Exercise prompt: For each line of the data below that holds "well", copy the line.
Start of Data extract
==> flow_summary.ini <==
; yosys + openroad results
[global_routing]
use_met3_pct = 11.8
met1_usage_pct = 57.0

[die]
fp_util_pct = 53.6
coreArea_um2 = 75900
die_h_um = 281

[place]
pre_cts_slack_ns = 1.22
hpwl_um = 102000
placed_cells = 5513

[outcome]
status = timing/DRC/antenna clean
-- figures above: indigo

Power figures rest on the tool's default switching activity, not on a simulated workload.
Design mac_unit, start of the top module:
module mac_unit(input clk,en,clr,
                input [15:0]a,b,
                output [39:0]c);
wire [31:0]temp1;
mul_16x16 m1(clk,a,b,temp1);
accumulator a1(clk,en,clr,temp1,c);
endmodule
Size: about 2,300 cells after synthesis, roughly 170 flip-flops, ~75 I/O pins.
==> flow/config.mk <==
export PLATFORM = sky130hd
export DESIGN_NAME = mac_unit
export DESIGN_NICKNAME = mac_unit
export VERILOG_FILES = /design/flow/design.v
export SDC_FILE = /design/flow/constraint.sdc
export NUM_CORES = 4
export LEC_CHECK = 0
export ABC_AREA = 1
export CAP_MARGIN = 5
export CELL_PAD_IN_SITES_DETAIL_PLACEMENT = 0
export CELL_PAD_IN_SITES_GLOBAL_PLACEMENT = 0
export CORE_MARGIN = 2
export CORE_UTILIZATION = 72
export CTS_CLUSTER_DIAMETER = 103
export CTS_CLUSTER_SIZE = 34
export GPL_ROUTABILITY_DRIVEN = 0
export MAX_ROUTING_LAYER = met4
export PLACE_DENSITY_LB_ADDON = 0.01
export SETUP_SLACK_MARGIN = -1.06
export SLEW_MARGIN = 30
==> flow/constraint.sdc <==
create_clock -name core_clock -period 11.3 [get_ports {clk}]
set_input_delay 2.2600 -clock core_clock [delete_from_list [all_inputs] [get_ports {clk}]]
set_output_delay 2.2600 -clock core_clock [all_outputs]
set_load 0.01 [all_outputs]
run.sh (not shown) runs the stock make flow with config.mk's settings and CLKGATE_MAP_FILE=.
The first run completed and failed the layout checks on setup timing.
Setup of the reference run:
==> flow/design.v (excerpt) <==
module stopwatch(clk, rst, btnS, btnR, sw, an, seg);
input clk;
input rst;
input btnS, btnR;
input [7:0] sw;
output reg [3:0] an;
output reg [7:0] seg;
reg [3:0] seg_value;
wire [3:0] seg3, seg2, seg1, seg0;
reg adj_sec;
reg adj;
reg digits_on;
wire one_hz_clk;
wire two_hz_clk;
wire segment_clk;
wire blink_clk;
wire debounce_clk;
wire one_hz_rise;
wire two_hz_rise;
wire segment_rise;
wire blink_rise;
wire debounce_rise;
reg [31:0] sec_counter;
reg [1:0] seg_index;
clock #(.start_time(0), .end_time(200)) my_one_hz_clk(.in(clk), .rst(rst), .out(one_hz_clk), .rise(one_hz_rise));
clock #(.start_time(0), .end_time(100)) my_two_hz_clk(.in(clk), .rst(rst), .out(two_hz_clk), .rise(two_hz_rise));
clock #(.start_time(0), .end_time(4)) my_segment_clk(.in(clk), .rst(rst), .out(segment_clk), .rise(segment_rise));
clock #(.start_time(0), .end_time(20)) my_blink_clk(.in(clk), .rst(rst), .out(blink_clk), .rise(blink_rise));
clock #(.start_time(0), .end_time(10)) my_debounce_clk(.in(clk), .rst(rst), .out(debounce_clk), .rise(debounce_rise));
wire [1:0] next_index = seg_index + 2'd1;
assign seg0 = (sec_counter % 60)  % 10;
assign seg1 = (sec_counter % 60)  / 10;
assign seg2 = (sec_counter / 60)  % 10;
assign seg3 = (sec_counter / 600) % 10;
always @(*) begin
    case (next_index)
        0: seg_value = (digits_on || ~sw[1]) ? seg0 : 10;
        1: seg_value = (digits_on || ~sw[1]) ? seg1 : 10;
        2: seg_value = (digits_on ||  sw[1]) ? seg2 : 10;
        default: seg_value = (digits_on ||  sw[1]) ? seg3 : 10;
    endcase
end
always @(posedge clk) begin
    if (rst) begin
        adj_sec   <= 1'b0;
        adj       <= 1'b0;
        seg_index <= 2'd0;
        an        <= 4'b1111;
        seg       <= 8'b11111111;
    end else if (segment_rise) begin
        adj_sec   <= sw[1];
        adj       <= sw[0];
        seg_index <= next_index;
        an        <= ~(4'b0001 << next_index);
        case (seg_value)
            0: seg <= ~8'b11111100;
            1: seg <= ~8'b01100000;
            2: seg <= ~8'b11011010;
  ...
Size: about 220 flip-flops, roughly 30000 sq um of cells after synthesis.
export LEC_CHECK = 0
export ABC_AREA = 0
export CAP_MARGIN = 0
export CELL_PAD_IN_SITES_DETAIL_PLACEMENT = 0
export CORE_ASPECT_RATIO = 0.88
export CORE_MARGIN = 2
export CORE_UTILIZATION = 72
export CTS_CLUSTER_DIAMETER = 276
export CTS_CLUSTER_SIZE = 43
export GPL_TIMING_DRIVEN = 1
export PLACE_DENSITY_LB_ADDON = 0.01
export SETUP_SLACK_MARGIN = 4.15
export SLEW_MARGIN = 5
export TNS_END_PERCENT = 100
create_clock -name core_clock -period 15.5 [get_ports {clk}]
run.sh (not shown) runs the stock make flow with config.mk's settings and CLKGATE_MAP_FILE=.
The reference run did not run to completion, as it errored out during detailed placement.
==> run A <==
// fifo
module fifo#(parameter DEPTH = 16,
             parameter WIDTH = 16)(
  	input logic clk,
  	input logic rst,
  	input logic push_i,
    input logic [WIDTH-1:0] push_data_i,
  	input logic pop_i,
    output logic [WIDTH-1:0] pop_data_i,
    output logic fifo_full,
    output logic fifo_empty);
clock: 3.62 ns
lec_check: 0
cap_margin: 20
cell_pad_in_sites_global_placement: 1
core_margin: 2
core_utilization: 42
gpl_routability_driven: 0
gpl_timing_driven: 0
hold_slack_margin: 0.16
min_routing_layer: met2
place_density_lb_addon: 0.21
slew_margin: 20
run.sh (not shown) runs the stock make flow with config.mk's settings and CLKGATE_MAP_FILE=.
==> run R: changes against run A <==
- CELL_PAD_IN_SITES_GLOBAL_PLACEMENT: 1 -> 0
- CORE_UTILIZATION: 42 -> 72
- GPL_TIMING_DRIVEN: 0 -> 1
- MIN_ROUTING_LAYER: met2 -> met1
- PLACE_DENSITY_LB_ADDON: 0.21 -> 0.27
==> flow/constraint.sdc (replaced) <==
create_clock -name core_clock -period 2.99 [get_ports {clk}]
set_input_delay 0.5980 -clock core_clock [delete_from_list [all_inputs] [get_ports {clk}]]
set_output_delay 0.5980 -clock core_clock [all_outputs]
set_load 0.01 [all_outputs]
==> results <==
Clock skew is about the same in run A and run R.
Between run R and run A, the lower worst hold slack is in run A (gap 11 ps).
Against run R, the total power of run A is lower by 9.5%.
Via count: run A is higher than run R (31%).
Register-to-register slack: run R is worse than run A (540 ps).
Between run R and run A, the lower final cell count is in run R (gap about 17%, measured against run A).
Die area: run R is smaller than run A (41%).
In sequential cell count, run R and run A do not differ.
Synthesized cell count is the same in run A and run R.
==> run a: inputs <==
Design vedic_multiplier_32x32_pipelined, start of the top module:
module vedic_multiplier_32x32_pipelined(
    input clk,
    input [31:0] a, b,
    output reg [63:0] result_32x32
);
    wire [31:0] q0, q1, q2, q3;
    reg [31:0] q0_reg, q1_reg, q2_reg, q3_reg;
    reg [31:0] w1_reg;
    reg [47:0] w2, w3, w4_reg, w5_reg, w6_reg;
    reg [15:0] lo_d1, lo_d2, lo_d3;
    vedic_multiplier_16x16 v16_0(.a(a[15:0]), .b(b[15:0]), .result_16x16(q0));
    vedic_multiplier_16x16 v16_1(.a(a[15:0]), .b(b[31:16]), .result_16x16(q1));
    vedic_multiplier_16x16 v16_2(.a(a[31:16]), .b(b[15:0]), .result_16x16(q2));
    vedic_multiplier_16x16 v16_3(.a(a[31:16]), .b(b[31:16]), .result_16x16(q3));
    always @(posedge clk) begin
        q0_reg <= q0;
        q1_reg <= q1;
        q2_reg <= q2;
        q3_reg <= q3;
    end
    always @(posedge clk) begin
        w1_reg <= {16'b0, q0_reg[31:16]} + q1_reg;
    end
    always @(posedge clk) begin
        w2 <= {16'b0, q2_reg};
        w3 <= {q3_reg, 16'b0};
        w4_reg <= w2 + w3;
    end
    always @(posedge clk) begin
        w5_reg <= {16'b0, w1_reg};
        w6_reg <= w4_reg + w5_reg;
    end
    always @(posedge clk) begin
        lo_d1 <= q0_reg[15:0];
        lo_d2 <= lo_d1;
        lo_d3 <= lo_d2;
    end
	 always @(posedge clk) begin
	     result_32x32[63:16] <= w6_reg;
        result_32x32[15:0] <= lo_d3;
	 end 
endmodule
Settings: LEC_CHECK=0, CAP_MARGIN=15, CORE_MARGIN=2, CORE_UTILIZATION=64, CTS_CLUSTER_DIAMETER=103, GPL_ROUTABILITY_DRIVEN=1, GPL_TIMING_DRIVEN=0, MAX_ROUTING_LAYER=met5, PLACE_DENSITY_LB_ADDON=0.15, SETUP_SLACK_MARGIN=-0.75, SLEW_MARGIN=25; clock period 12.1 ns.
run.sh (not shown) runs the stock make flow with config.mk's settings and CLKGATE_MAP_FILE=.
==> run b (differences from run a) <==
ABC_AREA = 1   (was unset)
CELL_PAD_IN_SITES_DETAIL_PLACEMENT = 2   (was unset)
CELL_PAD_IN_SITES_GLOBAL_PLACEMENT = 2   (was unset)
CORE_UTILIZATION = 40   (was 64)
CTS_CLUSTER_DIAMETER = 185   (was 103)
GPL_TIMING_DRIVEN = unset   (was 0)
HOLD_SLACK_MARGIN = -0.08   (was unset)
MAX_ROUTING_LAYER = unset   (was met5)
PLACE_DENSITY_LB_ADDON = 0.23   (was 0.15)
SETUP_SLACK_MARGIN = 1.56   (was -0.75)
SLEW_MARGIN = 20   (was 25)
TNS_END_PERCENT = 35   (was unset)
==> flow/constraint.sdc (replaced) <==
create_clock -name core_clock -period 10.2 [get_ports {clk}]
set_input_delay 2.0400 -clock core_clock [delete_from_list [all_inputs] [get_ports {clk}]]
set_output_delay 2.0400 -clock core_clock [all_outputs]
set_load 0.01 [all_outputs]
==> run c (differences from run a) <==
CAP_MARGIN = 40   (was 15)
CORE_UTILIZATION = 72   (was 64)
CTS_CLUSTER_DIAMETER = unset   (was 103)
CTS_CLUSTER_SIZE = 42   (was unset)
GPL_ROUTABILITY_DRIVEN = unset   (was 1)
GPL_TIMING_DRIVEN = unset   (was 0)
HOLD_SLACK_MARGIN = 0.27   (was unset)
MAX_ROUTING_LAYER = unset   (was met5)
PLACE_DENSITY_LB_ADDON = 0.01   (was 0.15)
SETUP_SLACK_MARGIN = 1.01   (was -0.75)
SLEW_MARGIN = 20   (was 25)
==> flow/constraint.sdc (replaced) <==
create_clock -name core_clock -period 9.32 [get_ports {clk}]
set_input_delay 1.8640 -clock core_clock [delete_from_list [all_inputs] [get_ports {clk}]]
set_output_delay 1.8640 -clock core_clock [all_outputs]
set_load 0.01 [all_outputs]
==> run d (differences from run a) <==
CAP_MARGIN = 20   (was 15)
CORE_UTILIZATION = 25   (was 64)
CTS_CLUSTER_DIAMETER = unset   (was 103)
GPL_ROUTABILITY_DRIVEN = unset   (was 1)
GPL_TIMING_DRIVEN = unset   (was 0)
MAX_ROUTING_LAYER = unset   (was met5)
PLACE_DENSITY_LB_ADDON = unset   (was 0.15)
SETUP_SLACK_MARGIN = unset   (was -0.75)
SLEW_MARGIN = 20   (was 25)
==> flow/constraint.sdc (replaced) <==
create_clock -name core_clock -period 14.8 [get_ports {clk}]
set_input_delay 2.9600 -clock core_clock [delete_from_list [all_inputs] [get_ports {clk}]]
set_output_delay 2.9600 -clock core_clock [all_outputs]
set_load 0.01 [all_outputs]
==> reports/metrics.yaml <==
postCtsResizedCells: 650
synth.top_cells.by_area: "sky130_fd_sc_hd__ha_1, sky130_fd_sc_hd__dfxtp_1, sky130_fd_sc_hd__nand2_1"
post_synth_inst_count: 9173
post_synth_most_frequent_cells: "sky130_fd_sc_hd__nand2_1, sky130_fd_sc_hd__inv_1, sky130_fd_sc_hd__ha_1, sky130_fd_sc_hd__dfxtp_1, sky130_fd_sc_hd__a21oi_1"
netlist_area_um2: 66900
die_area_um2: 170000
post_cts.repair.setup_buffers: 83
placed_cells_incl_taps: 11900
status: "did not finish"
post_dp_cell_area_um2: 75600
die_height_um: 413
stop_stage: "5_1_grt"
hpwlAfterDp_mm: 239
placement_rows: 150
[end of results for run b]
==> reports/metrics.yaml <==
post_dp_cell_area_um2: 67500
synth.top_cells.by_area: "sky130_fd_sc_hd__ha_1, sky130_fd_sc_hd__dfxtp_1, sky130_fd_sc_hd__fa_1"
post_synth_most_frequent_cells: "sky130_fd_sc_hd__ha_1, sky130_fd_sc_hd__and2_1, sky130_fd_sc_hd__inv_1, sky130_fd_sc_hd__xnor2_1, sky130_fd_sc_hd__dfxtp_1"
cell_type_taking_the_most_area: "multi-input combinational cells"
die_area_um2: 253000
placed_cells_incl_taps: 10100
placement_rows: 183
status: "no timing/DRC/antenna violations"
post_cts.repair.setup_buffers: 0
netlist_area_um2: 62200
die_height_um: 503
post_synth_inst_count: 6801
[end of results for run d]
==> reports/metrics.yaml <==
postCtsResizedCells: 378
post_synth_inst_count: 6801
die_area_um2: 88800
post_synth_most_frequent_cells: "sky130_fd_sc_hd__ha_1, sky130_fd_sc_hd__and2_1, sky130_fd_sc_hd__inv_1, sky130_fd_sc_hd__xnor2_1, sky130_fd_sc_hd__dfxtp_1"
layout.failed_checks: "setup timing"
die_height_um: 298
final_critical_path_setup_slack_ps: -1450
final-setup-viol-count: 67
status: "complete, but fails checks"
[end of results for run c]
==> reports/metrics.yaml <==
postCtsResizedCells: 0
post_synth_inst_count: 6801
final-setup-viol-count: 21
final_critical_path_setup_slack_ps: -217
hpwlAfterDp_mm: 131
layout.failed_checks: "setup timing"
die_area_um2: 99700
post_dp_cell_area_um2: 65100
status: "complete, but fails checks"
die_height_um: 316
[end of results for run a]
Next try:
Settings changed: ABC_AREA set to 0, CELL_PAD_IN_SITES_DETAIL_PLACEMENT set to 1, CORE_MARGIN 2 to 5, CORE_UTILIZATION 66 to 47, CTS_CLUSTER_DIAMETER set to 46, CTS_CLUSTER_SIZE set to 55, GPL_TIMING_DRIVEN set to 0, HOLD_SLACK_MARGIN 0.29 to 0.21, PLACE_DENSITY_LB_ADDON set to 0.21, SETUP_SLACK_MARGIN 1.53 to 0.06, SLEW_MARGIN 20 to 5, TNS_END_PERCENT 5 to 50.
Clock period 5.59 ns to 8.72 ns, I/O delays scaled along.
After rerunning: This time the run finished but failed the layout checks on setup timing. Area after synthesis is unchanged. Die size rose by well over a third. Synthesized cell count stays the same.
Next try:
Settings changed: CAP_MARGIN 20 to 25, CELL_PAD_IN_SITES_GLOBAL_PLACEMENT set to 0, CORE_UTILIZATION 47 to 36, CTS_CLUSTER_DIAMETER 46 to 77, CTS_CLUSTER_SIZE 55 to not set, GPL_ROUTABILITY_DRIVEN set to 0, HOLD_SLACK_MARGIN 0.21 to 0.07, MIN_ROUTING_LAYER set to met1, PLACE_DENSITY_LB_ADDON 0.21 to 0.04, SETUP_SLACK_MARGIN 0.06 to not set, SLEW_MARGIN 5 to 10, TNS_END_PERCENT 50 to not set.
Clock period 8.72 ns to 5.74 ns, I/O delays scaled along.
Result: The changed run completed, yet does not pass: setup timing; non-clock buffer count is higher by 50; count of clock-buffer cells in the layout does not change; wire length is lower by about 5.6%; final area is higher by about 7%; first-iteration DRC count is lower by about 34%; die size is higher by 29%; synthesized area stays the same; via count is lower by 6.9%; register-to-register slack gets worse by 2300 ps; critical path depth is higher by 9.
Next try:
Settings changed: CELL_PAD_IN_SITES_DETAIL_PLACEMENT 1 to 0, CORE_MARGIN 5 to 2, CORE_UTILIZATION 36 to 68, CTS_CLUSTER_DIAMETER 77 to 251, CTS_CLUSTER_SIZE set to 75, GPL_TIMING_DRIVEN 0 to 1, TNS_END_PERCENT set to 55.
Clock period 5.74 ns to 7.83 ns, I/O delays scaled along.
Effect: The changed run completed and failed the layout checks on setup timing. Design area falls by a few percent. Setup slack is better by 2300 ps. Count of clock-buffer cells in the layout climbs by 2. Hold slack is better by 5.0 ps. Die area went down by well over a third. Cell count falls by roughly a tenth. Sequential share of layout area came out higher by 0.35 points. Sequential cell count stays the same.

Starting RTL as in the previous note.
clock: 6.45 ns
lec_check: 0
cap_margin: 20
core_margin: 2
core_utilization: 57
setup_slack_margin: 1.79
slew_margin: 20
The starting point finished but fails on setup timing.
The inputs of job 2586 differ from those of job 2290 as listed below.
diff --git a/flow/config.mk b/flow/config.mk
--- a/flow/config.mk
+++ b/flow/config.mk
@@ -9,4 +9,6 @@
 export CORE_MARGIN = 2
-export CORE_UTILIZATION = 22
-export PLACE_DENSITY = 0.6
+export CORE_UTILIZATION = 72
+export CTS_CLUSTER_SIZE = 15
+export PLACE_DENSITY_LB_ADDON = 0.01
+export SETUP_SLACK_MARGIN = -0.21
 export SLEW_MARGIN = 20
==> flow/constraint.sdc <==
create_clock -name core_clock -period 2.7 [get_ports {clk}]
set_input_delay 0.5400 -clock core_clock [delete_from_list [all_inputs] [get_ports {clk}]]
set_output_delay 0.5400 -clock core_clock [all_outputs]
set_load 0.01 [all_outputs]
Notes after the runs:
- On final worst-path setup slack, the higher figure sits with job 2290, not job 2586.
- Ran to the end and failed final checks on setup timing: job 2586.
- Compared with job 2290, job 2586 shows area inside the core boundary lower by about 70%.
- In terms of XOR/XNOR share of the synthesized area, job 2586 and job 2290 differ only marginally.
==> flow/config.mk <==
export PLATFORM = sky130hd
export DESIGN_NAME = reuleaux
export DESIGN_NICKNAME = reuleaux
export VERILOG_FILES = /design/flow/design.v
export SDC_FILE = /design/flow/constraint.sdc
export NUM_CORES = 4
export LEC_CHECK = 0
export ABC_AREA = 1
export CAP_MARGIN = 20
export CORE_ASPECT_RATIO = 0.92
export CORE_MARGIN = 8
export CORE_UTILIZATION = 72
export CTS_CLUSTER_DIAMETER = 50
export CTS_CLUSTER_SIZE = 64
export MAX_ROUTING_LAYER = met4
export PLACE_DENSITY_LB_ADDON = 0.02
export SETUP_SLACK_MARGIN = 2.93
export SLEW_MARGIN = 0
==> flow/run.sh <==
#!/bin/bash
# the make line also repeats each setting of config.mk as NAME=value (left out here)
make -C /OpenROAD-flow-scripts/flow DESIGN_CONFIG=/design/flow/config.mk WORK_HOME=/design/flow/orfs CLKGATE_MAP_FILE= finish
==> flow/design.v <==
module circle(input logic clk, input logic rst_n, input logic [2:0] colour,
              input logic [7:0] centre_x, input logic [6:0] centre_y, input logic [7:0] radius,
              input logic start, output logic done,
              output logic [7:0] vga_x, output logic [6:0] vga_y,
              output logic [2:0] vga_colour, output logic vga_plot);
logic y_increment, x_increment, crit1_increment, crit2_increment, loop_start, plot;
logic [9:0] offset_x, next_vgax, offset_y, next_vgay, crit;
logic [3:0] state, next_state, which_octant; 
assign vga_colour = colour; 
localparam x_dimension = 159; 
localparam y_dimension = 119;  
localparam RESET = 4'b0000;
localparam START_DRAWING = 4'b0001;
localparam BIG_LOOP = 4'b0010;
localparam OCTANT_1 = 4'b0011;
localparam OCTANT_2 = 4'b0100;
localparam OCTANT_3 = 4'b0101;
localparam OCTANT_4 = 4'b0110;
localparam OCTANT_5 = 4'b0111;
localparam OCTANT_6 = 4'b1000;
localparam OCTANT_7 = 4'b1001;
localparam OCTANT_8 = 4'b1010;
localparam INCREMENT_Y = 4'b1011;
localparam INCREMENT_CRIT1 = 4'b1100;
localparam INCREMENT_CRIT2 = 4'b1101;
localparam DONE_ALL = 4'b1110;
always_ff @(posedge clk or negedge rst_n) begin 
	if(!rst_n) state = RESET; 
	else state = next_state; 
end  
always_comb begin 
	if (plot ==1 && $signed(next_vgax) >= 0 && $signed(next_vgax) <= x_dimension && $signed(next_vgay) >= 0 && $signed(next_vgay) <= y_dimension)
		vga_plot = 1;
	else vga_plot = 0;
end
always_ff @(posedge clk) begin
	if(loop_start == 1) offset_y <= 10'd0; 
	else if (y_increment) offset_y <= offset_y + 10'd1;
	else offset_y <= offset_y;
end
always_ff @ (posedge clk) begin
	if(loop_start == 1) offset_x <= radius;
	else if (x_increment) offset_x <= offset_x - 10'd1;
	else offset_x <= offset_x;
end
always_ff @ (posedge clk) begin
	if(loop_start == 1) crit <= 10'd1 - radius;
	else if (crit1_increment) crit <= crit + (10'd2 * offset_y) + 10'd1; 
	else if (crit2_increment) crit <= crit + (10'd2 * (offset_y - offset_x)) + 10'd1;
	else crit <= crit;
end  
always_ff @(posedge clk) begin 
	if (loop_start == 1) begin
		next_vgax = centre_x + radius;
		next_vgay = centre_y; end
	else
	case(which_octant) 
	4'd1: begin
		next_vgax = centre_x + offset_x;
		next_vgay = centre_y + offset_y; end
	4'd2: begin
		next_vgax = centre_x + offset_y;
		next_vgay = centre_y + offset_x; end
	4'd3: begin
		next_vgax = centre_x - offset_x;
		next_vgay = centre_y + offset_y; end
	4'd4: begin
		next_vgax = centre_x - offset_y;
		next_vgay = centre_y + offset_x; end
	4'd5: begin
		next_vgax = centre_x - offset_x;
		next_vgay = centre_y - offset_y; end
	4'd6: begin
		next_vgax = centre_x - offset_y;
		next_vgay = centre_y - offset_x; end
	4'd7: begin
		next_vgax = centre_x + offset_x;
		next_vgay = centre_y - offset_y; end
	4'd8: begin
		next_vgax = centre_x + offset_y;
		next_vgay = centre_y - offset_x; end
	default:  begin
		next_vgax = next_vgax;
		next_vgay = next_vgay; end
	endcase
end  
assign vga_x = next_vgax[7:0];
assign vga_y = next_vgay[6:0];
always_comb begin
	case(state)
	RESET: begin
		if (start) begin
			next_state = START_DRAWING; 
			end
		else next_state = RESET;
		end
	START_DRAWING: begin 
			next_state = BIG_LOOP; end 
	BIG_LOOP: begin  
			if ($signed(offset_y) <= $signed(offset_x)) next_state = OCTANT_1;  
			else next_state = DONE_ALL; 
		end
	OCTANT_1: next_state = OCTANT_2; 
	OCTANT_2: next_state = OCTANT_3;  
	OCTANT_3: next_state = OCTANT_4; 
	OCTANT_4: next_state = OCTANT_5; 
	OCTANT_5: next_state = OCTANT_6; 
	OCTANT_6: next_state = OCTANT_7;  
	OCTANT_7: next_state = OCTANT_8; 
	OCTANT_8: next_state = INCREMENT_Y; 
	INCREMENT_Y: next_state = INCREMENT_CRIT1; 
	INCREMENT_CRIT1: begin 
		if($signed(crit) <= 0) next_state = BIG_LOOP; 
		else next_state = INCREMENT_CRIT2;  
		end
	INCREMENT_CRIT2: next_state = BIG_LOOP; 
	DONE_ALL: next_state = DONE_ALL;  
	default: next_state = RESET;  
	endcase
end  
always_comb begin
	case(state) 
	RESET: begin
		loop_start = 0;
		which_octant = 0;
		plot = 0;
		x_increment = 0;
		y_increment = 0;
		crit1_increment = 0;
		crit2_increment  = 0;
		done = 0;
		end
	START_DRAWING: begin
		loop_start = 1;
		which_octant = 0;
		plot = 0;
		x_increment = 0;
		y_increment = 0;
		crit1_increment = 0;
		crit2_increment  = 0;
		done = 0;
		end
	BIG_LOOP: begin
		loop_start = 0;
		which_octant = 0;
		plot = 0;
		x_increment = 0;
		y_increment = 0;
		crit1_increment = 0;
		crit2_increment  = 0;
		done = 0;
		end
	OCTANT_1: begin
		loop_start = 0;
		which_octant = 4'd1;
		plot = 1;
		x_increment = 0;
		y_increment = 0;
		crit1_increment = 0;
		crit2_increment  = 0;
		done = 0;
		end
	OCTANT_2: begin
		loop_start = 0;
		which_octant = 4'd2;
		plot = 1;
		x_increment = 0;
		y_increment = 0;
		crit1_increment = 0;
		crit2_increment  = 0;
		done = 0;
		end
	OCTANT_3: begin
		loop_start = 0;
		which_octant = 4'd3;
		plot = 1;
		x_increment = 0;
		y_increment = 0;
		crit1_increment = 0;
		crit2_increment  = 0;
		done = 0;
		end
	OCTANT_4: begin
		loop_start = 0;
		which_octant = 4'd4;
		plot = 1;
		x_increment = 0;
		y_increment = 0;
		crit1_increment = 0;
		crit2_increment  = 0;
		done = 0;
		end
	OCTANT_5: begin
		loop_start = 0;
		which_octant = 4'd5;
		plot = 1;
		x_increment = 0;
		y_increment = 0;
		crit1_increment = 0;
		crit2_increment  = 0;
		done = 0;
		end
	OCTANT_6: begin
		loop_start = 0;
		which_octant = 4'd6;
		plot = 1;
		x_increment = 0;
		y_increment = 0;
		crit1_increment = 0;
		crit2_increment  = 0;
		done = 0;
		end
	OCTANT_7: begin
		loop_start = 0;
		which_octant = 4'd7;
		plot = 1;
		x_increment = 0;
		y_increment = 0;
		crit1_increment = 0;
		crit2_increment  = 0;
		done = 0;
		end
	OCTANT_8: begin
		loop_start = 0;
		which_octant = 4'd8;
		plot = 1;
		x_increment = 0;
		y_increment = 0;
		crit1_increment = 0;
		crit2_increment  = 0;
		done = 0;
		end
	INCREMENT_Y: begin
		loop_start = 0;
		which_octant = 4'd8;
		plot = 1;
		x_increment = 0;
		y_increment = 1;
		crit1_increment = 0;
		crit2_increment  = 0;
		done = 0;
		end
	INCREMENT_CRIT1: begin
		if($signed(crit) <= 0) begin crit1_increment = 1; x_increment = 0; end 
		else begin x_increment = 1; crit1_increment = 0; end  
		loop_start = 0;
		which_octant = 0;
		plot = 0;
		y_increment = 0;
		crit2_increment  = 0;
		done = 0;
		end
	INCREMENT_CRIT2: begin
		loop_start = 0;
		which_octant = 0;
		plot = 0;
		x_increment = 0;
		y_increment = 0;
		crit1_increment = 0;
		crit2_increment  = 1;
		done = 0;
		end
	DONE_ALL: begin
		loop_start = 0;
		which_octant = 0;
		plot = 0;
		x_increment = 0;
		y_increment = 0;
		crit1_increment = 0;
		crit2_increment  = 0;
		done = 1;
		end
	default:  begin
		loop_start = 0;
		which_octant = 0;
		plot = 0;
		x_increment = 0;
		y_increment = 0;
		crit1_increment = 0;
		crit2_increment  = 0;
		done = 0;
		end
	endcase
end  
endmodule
End of Data extract
Task response:
After rerunning: This time the run finished but failed the layout checks on setup timing. Area after synthesis is unchanged. Die size rose by well over a third. Synthesized cell count stays the same.
Effect: The changed run completed and failed the layout checks on setup timing. Design area falls by a few percent. Setup slack is better by 2300 ps. Count of clock-buffer cells in the layout climbs by 2. Hold slack is better by 5.0 ps. Die area went down by well over a third. Cell count falls by roughly a tenth. Sequential share of layout area came out higher by 0.35 points. Sequential cell count stays the same.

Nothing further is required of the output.